I submit that the current goal of education in the United States of America is to create worker bees and boss bees.  Weber confirms this thought, “today’s capitalism, which has come to dominance in economic life, creates and trains, by means of economic selection, the economic subjects — entrepreneurs and workers — that it needs” (Weber, 2002, 13).  The economic selection process is the grading system in the schools, the weeding out mechanism.  Furthermore, Dr. martin Luther King said, “we are prone to judge success by the index of our salaries or the size of our automobiles, rather than by the quality of our service and relationship to humanity” (king, 1987, 21).  Capitalism, as practiced in the USA is one born from protestant ideas about labor and its relationship with salvation and is primarily concerned with individually attaining wealth as a symbol and representation of one’s own of state of grace, “tireless labor in a calling was urged as the best means of attaining this self-assurance.  This and this alone would drive away religious doubt and give assurance of one’s state of grace” (Weber, 2002, 78).  So the dominant cultural values of individualism and attainment of money are the two core driving influences that that shape the school system.  These are also my points of attack.

language use is a representation of one’s life view, not of life itself and is subject to revision.  Just as is for one part of a system is for the entire system.  Transforming the educational system requires a shift from individual concern for self to a more communal concern for self in relationship with others.  As Dr. Martin Luther King said, “an individual has not started living until he can rise above the narrow confines of his individualistic concerns to the broader concerns of all humanity” (King, 1987, 17).  Once this rise happens in one, then the revolution can extend to an entire system.  How? By folding new information into a student’s current state of life view. Only from understanding a student’s perspective, from his or her own terms, can a teacher determine how to allow the student to include new stuff into their life view.  Simply having a student reflect about course material, any course material, will lead to knowledge that can cross cultural boundaries.  Though cognition across cultures is meant as in between people of different ethnic backgrounds, teachers, staff, students and parents are all sub-cultures within the culture of the educational system itself.  Therefore a teacher must affect cognition across a culture regardless of any student’s background.

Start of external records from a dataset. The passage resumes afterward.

[src/pkg/sdio_pkg.sv]
// Package for the script-driven general purpose line port.
// Assumes one clock domain; shared by the port logic and its bench.
`default_nettype none
package sdio_pkg;
  localparam int LINE_W = 8;
  localparam int PORT_N = 2;
  localparam int IDX_W = 4;
  localparam logic [7:0] DIR_RESET = 8'h00;
  localparam logic [7:0] OUT_RESET = 8'h00;
  localparam logic [7:0] BYTE_ZERO = 8'h00;

  typedef enum logic [2:0] {
    SDIO_CFG_LINE,
    SDIO_CFG_PORT,
    SDIO_RD_LINE,
    SDIO_RD_PORT,
    SDIO_WR_LINE,
    SDIO_WR_PORT
  } sdio_op_e;

  typedef enum {SDIO_IDLE, SDIO_EXEC} sdio_state_e;

  // One script command as it arrives from the sequencer
  typedef struct packed {
    sdio_op_e op;
    logic [0:0] port;
    logic [2:0] line;
    logic [7:0] value;
  } sdio_cmd_s;
endpackage
`default_nettype wire

[src/logic/sdio_port.sv]
// Script-command general purpose line port with per-command result store.
// Assumes the sequencer holds cmdValid until cmdReady and pins are synchronous.
// Contract
// - Port read samples all eight lines together and returns one byte.
// - Single-line write changes only the selected line of the selected port.
// - Single-line write of 1 drives the selected line high.
// - Single-line write of 0 drives the selected line low.
// - Port write takes one eight-bit value covering every line.
// - Port write updates only output lines; input lines keep their role.
// - In a two-port build each command acts on the port chosen by its port number; a single-port build uses port 0.
// - Each read result is stored under its script position index.
// - Direction byte bit 1 makes a line output, 0 makes it input.
// - Single-line read returns 0 for low and 1 for high.
`default_nettype none
module sdio_port
  import sdio_pkg::*;
#(
  parameter int PORTS = PORT_N,
  parameter int SCRIPT_DEPTH = 16
) (
  input wire logic mclk,
  input wire logic rst,
  input wire logic clkEn,
  input wire logic cmdValid,
  input wire sdio_cmd_s cmd,
  input wire logic [IDX_W-1:0] cmdIndex,
  output logic cmdReady,
  input wire logic [IDX_W-1:0] fetchIndex,
  output logic [7:0] fetchData,
  input wire logic [PORTS*LINE_W-1:0] lineIn,
  output logic [PORTS*LINE_W-1:0] lineOut,
  output logic [PORTS*LINE_W-1:0] lineOe
);
  // Elaboration checks: the port field is one bit wide and a port is one byte
  initial begin
    if (LINE_W != 8) $error("LINE_W must be 8");
    if (PORTS < 1 || PORTS > 2) $error("PORTS must be 1 or 2");
    if (SCRIPT_DEPTH != (1 << IDX_W)) $error("SCRIPT_DEPTH must match index width");
  end

  typedef struct packed {
    sdio_state_e st;
    logic ready;
    logic [PORTS-1:0][7:0] dir;
    logic [PORTS-1:0][7:0] out;
    logic [7:0] fetch;
  } sdio_state_s;

  sdio_state_s s_reg, s_next;
  logic [7:0] results [SCRIPT_DEPTH];
  logic resWe;
  logic [7:0] resData;
  sdio_cmd_s c_reg;
  logic [IDX_W-1:0] idx_reg;

  // Port select clipped so a single-port build never indexes past port 0
  function automatic int selPort(input logic [0:0] p);
    return (PORTS == 1) ? 0 : int'(p);
  endfunction

  // Next-state logic: one command per two cycles, accepted only in idle
  always_comb begin
    int p;
    logic [7:0] pins;
    p = selPort(c_reg.port);
    pins = lineIn[p*LINE_W +: LINE_W];
    s_next = s_reg;
    resWe = 1'b0;
    resData = BYTE_ZERO;
    s_next.fetch = results[fetchIndex];
    unique case (s_reg.st)
      // Ready falls only on a take, so an idle port keeps offering itself
      SDIO_IDLE: begin
        if (cmdValid && s_reg.ready) begin
          s_next.st = SDIO_EXEC;
          s_next.ready = 1'b0;
        end
      end
      // Execute the captured command, then offer again on the next cycle
      SDIO_EXEC: begin
        s_next.st = SDIO_IDLE;
        s_next.ready = 1'b1;
        unique case (c_reg.op)
          // Direction changes: one line or the whole byte
          SDIO_CFG_LINE: s_next.dir[p][c_reg.line] = c_reg.value[0];
          SDIO_CFG_PORT: s_next.dir[p] = c_reg.value;
          // Reads sample the pins in this cycle and store into the result slot
          SDIO_RD_PORT: begin
            resWe = 1'b1;
            resData = pins;
          end
          SDIO_RD_LINE: begin
            resWe = 1'b1;
            resData = {7'h00, pins[c_reg.line]};
          end
          SDIO_WR_LINE: s_next.out[p][c_reg.line] = c_reg.value[0];
          SDIO_WR_PORT: begin
            // Input lines keep their latch; undriven anyway.
            s_next.out[p] = (s_reg.out[p] & ~s_reg.dir[p]) | (c_reg.value & s_reg.dir[p]);
          end
          // The two spare op codes do nothing rather than corrupt state
          default: ;
        endcase
      end
    endcase
  end

  // State register and command capture
  always_ff @(posedge mclk or posedge rst) begin
    if (rst) begin
      s_reg <= '{st: SDIO_IDLE, ready: 1'b1, dir: {PORTS{DIR_RESET}},
                 out: {PORTS{OUT_RESET}}, fetch: BYTE_ZERO};
      c_reg <= '0;
      idx_reg <= '0;
    end else if (clkEn) begin
      s_reg <= s_next;
      if (s_reg.st == SDIO_IDLE && cmdValid && s_reg.ready) begin
        c_reg <= cmd;
        idx_reg <= cmdIndex;
      end
    end
  end

  // Result store has no reset: contents are only valid once written
  always_ff @(posedge mclk) begin
    if (clkEn && resWe) results[idx_reg] <= resData;
  end

  assign cmdReady = s_reg.ready;
  assign fetchData = s_reg.fetch;
  assign lineOut = s_reg.out;
  assign lineOe = s_reg.dir;
endmodule
`default_nettype wire

[config.mk]
export PLATFORM = sky130hd
export DESIGN_NAME = sdio_port
export DESIGN_NICKNAME = d
export VERILOG_FILES = /design/src/pkg/sdio_pkg.sv /design/src/logic/sdio_port.sv
export SDC_FILE = /design/constraint.sdc
export NUM_CORES = 1
export LEC_CHECK = 0
export BUFFER_PORTS_ARGS = -buffer_cell sky130_fd_sc_hd__buf_2
export CAP_MARGIN = 0
export CELL_PAD_IN_SITES_DETAIL_PLACEMENT = 1
export CELL_PAD_IN_SITES_GLOBAL_PLACEMENT = 2
export CORE_MARGIN = 2
export CORE_UTILIZATION = 39
export DETAILED_ROUTE_END_ITERATION = 10
export GPL_TIMING_DRIVEN = 0
export PLACE_DENSITY = 0.77
export SYNTH_ARGS = -nofsm -noshare
export SYNTH_HDL_FRONTEND = slang
export SYNTH_SLANG_ARGS = --single-unit
[constraint.sdc]
create_clock -name mclk -period 2.2 [get_ports mclk]
set_input_delay 0.11 -clock mclk [delete_from_list [all_inputs] [get_ports mclk]]
set_output_delay 0.11 -clock mclk [all_outputs]
set_load 0.02 [all_outputs]
## Word level (Yosys, flattened, before mapping)

Memory sizes are Yosys's and may differ from the RTL's. A register that Yosys moved wholly into a read port is not among the register bits.
Cells that the tools add are included.

| storage, ports and cells | value |
|---|---|
| register bits | 84 |
| memory bits (writable) | 128 |
| input port bits | 43 |
| output and inout bits | 41 |
| word-level logic and storage cells | 70 |
| memories | 1 |

Memory list:

| name | depth | width | rd ports | clocked after Yosys merged registers in | wr ports | line | source |
|---|---|---|---|---|---|---|---|
| results | 16 | 8 | 1 | 1 | 1 | sdio_port.sv:50 | `logic [7:0] results [SCRIPT_DEPTH];` |

| cells by class | value |
|---|---|
| order comparisons | 4 |
| equal/unequal tests | 7 |
| shift-type cells | 1 |
| muxes and demuxes | 26 |
| bitwise operators | 4 |
| reduce and logical (&&, ||, !) cells | 16 |

Operators with widths:

| kind | number |
|---|---|
| case mux 33 bit (2 select lines) | 1 |
| bitwise mux 16 bit | 4 |
| zero test 32 bit | 2 |
| case mux 16 bit (2 select lines) | 2 |
| two-way mux 8 bit | 7 |
| two-way mux 33 bit | 1 |
| equality test 32 x 1 -> 1 bit (second input constant) | 1 |
| AND 8 bit | 2 |
| demux 8 bit (select 1 bit) | 2 |
| case mux 8 bit (2 select lines) | 1 |
| variable part select 16 x 5 -> 8 bit | 1 |
| NOT 8 bit | 1 |
| bitwise OR 8 bit | 1 |
| equality test 3 x 2 -> 1 bit (second input constant) | 2 |
| equality test 3 bit (second input constant) | 2 |
| logical AND 1 bit | 6 |
| two-way mux 1 bit | 6 |
| AND reduction 3 bit | 2 |
| less-than comparator 3 x 4 -> 1 bit (second input constant) | 1 |
| AND reduction 2 bit | 2 |
| nonzero test 2 bit | 2 |
| binary-select mux 1 bit (select 3 bit) | 1 |
| demux 1 bit (select 3 bit) | 1 |
| equality test 3 x 1 -> 1 bit (second input constant) | 1 |
| other kinds (6) | 6 |

## Longest topological paths before layout

| logic depth | value |
|---|---|
| depth in word-level cells | 8 |
| gate-level depth with buffers | 7 |
| mapped depth without buffers | 4 |

## Worst setup path before layout

OpenSTA, ideal clock, no wires.

| timing path | value |
|---|---|
| path type | register to register |
| from | register c_reg[8] (netlist bit) |
| to | memory results[0][0] (data pin) |
| data arrival time | 2.032 ns |
| required time | 1.860 ns |
| setup slack | -0.173 ns |
| cell stages (with the launch flop) | 7 |
| path buffers | 2 |
| clock period less this slack | 2.373 ns |
| cells stage by stage | dfrtp_1 buf_2 or3b_1 clkbuf_2 o22ai_1 o41ai_1 a211oi_1 |

| between the ends | value |
|---|---|
| longest elaborated chain between the ends | 4 |

Ends and longest elaborated chain:

| what | line | source |
|---|---|---|
| start: declaration | sdio_port.sv:53 | `sdio_cmd_s c_reg;` |
| start signal: assignment | sdio_port.sv:118 | `c_reg <= cmd;` |
| binary-select mux 1 bit (select 3 bit) | sdio_port.sv:94 | `resData = {7'h00, pins[c_reg.line]};` |
| two-way mux 1 bit (not written as such) | sdio_port.sv:94 |  |
| case mux 8 bit (2 select lines) | sdio_port.sv:83 | `unique case (c_reg.op)` |
| two-way mux 8 bit | sdio_port.sv:71 | `unique case (s_reg.st)` |
| via resData[0] | sdio_port.sv:52 | `logic [7:0] resData;` |
| end: declaration | sdio_port.sv:50 |  |

The timed path passes the listed nets, and every way through them passes these cells. The select of a mux whose other input is x is not followed.

## Worst setup path after layout

| timing path | value |
|---|---|
| from | register c_reg[13] (netlist bit) |
| to | memory results[1][7] (data pin) |

| between the ends | value |
|---|---|
| longest elaborated chain between the ends | 3 |

Ends and longest elaborated chain:

| what | line |
|---|---|
| equality test 3 x 2 -> 1 bit | sdio_port.sv:83 |
| case mux 8 bit (2 select lines) (*) | sdio_port.sv:83 |
| two-way mux 8 bit (*) | sdio_port.sv:71 |
| via resData[7] | sdio_port.sv:52 |

The timed path passes the listed nets; every way through them passes the cells marked *.

==> run metrics <==
status finished, violations left; failing checks negative setup slack; Root Driver clkbuf_16; antenna cells 0; detailed-route wire length per cell 24.55 um; vias in the first global route 5,849; Worst-path clk slew 0.07 ns; Horiz. Die Dim 150.8 um; Yosys reg bits 189; CP Data Required Time 2.32 ns; syn avg cell area 15.98 um2; register area 5371 um2; final hold viol count 0; Tot GR Track Use 21.52%; clock period minus worst slack 2.270 ns; Slew @ Worst Pin 0.8555 ns; CTS tree yes; ANT nets after route 0; Synth cell types 50; die height 150.8 um; Core Area 21,090 um2; clk_lat worst skew 0.44 ns; Placed Cells 881; total CTS buffers 17; largest net degree at the start of global routing 62; register with the most flip-flops results; most common flop cell mapped by yosys edfxtp_1; Final Max Tran Viols 0; Synth Cell Area 8408 um2; Clock H-tree levels 4; I/O pin count 84; IO buf count 80; final period utilization 103.2%; area of the multi-input gates 2972 um2; clock sink total 189; Post-Route WL 23,080 um; worst hold-check path type in2reg; Yosys warnings 0; P_leak 3.784 nW; GRT overflow 0; max FFs per register 128; HPWL Detailed 15,340 um; share of flip-flops with an asynchronous set or reset 32.28%; Syn Inst Count 526; Worst IR Drop VDD 0.6004 mV; Post-Syn Nets 569; unrepaired setup endpoints after global routing true; initial DRC count 305; fin util 48.77%; Worst Path Arrival 2.39 ns; initial antenna violation count 0; non-filler cells, final 940; fin nets 695; Clock Tree Buf Depth 2; layout cells sized above 1 38.95%; sequential cell area fraction in the yosys report 63.88%; critical path type reg2reg; final setup margin -0.06987 ns; routability congestion estimate 0.8304; Final Skew 0.01407 ns; DR pass1 iterations 4; power per cell area 1022 nW/um2; DR DRC count 0; startpoint types register; Worst Path Max Fanout 16; first-pass GRT wire length 35,200 um; synth-to-layout area growth 22.31%; Rows 53; Slew headroom 42.96%; Post-synth EDFFs 128; Die ar. 22,750 um2; Fmax 0.4406 GHz; filler cell count 2,093; Finish-stage setup viols 36; DR vias 5,283; Critical Path Sink Type register; routed vias/inst 5.620; MaxCap Viol Count 0; Initial Utilization 39.87%
[worst max-delay path, cell delays in order (launching register included)]
cell and delay (ns):
dfrtp_1 0.38, buf_6 0.16, nand2_1 0.13, or3_1 0.33, clkbuf_1 0.29, nor2_2 0.68
[cells by family (layout without fill, tap and decap cells)]
| kind of cell | count (synthesis) | count (layout) | share of synthesized area [%] |
|---|---|---|---|
| AOI/OAI and AO/OA | 102 | 102 | 8.899 |
| buffers and inverters | 44 | 183 | 3.214 |
| DFF | 189 | 189 | 63.88 |
| muxes | 97 | 97 | 17.56 |
| and+or+nand+nor | 94 | 94 | 6.443 |
[routing by layer]
layer,wire length (um),global-route usage [%],part of all wire [%]
met4,415,7.243,1.8
met1,9451,26.99,41
met5,0,0,0
met3,1105,3.735,4.8
met2,12110,37.86,52
[cell usage after synthesis (all sizes together), types with 16 or more instances]
cell type / number / area [um2]
a211oi: 17 / 147.6
mux2: 42 / 476.7
a21oi: 16 / 87.59
mux2i: 23 / 230.2
dfrtp: 60 / 1501
o22ai: 19 / 118.9
nor2: 35 / 131.4
o221ai: 17 / 148.9
o21a: 16 / 120.1
mux4: 32 / 769.5
edfxtp: 128 / 3844
buf: 27 / 203.9
[path summary, 6_finish.rpt]
path                       depth (start not counted)            end  slack [ns]      start
max                                                5  results[1][7]       -0.07  c_reg[13]
min reg2reg                                        2       cmdReady        0.49   cmdReady
min in group asynchronous                          3     idx_reg[0]        0.41        rst
max in group asynchronous                          3   fetchData[4]        1.25        rst
min                                                3       cmdReady        0.12      clkEn
max reg2reg                                        5  results[1][7]       -0.07  c_reg[13]
[report_power, final]
| group | switching, W | internal, W | total [W] |
|---|---|---|---|
| Clock | 0.00150 | 0.00163 | 0.00313 |
| Sequential | 0.000345 | 0.00409 | 0.00443 |
| Combinational | 0.00176 | 0.00118 | 0.00294 |
[placed cells by master, fill, tap and decap left out, types with 10 or more instances in the layout]
master         instances
a211oi_1              12
a21oi_1               14
buf_2                 92
buf_4                 10
clkbuf_16             17
dfrtp_1               60
dlygate4sd3_1         21
edfxtp_1             128
mux2_2                40
mux2i_1               16
mux4_1                13
mux4_2                19
nand2_1               10
nor2_1                20
o21a_1                16
o221ai_1              17
o22ai_1               19
[what timing repair did]
action,CTS,global route
hold buffers,21,0
endpoints found under the setup margin,200,162
gates resized for setup,36,15
pin swaps,2,3
setup buffers,6,2
hold endpoints to repair,80,0
[through the flow]
step	setup WS [ns]	setup TNS, ns	instance area [um2]	hold WS [ns]	power, W
CTS	-0.05415	-1.890	10180	0.1006	0.01049
floorplan	0.1581	0	8413	0.2469	0.006198
global placement	-0.7869	-60.31	9158	0.3415	0.006993
finish	-0.06987	-1.352	10280	0.1222	0.01051
global route	-0.1783	-10.24	10280	0.1204	0.01097
detailed placement	-0.8953	-54.06	9160	0.3377	0.007092
[cell type report]
cell class	instances	share of cell area, %
plain buffers	38	2.640
clock buffers	17	4.137
clock inverters	15	1.691
inverters	4	0.1703
multi-input cells	293	28.90
flip-flops and latches	189	52.23
well taps	275	3.346
repair buffers	109	6.886
Note: power is estimated with default switching activity, not from simulation.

It may seem an oversimplification to suggest that merely writing and naming the world and then incorporating the new with what was there to begin with can improve practice.  However, this method implies compassion for attention to each student.  There is nothing harder.  Understanding, or at least attempting to understand others should be the goal of all human action, after all, we are all little more than worm food in the final analysis.

King, C.S. (1987). The Words of Martin Luther King, Jr. Newmarket Press: NY.

Weber, M. (2002). The Protestant Ethic and the Spirit of Capitalism. Penguin Books: NY.